I will give you a magic antidote definition which will cover derivative in a vastly different type of uses. The thing you need to understand is that of the Frechet Derivative.
Let $V$ and $W$ be normed vector spaces, and $U \subset V$ be an open subset of $V$. A function $f: U \to W$ is called Frechet differentiable at $x \in U$ if there exists a bounded linear operator $A: V \to W$ s.t
$$ \lim_{ || h || \to 0 } \frac{||f(x+h) - f(x) - Ah||_W} {||h||_V}=0$$
Most probably, you will not know the definition of these words:
- Normed vector space: Think of it as a vector space where we it makes sense to talk about lengths.
- Bounded linear operator: The ratio of length of mapped vector divided by ratio of length of vector in the domain is less than some $M$ . Note that the notion of length in map and in that of domain ened not be same.
What's the motivation here?
In the single variable case, we have the taylor expansion as:
$$ f(x+h) = f(x) + f'(x) h + o(h^2)$$
The idea is that the term which is coefficient of $h$ in expansion is the derivative.

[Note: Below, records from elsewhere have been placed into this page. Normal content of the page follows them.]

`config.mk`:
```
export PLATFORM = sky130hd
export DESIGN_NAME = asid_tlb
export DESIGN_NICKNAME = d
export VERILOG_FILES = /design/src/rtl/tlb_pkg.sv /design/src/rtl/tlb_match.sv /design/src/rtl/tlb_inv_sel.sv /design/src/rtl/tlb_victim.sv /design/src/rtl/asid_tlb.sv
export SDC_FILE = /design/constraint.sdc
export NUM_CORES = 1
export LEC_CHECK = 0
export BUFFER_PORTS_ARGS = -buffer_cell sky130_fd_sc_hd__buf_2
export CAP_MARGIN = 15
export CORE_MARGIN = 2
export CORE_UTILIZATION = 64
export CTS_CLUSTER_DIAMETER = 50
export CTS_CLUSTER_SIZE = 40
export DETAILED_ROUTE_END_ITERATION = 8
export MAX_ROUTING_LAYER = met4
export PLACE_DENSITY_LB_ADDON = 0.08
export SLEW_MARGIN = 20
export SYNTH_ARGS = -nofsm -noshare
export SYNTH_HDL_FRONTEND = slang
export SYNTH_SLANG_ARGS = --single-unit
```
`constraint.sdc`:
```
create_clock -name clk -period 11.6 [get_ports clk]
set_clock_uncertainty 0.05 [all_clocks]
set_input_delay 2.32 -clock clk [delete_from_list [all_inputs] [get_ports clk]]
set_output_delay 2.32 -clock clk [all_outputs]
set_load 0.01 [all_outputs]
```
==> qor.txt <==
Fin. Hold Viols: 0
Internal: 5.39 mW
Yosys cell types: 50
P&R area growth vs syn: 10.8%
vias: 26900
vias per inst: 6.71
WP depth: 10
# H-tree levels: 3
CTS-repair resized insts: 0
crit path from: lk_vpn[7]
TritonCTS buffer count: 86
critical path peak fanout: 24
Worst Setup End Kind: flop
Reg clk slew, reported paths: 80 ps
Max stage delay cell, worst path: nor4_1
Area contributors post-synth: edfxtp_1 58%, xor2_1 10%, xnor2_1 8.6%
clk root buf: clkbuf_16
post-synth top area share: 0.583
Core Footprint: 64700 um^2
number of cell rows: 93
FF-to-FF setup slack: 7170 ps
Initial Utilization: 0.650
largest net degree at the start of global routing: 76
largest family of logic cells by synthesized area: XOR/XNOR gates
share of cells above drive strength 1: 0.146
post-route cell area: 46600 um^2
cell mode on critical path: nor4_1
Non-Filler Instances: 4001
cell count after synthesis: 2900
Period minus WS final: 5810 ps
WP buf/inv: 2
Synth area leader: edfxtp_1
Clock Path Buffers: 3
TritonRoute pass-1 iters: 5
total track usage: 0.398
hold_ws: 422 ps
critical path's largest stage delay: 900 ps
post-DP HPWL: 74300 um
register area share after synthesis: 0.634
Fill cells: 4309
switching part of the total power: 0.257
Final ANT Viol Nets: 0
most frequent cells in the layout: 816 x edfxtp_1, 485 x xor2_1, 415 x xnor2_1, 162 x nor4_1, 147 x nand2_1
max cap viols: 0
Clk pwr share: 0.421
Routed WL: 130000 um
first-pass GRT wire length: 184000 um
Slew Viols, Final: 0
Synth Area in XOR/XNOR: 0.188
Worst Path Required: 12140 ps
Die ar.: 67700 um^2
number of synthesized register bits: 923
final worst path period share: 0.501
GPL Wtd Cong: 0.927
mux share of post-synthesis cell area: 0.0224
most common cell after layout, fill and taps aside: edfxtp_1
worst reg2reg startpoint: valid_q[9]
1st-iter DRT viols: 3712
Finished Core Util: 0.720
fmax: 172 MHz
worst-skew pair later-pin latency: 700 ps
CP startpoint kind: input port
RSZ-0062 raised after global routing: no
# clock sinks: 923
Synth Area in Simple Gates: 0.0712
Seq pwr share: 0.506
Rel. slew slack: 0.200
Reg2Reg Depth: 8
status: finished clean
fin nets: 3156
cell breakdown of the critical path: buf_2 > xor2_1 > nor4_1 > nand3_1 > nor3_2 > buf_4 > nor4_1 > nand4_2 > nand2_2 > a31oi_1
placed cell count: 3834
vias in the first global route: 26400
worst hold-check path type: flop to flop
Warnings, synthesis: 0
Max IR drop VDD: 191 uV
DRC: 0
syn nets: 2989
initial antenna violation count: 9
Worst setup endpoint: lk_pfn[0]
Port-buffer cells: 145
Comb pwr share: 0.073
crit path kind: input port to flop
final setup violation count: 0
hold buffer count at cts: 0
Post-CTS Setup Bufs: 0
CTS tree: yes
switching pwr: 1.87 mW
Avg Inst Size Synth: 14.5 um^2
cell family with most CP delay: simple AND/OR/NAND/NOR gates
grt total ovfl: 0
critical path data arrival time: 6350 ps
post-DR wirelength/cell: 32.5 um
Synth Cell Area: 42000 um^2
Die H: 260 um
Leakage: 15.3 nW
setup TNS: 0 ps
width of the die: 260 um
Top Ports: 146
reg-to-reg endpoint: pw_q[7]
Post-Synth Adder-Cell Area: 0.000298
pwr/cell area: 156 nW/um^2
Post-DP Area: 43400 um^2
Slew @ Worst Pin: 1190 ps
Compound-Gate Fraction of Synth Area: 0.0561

Now, we can rearrange this as:
$$ \frac{ f(x+h) - f(x) - f'(x) h}{h} = o(h)$$
As $ h \to 0 $ both side should go to zero if $f'(x)$ is well defined.
Now, similarly in the multivariable case, we want it that if we add a small displacement $\epsilon v$ in domain, how the function change, for that we can again use the idea:
$$ f(x+v) = f(x) + Av + o(\epsilon^2)$$
Now rearrange and we get the same concept.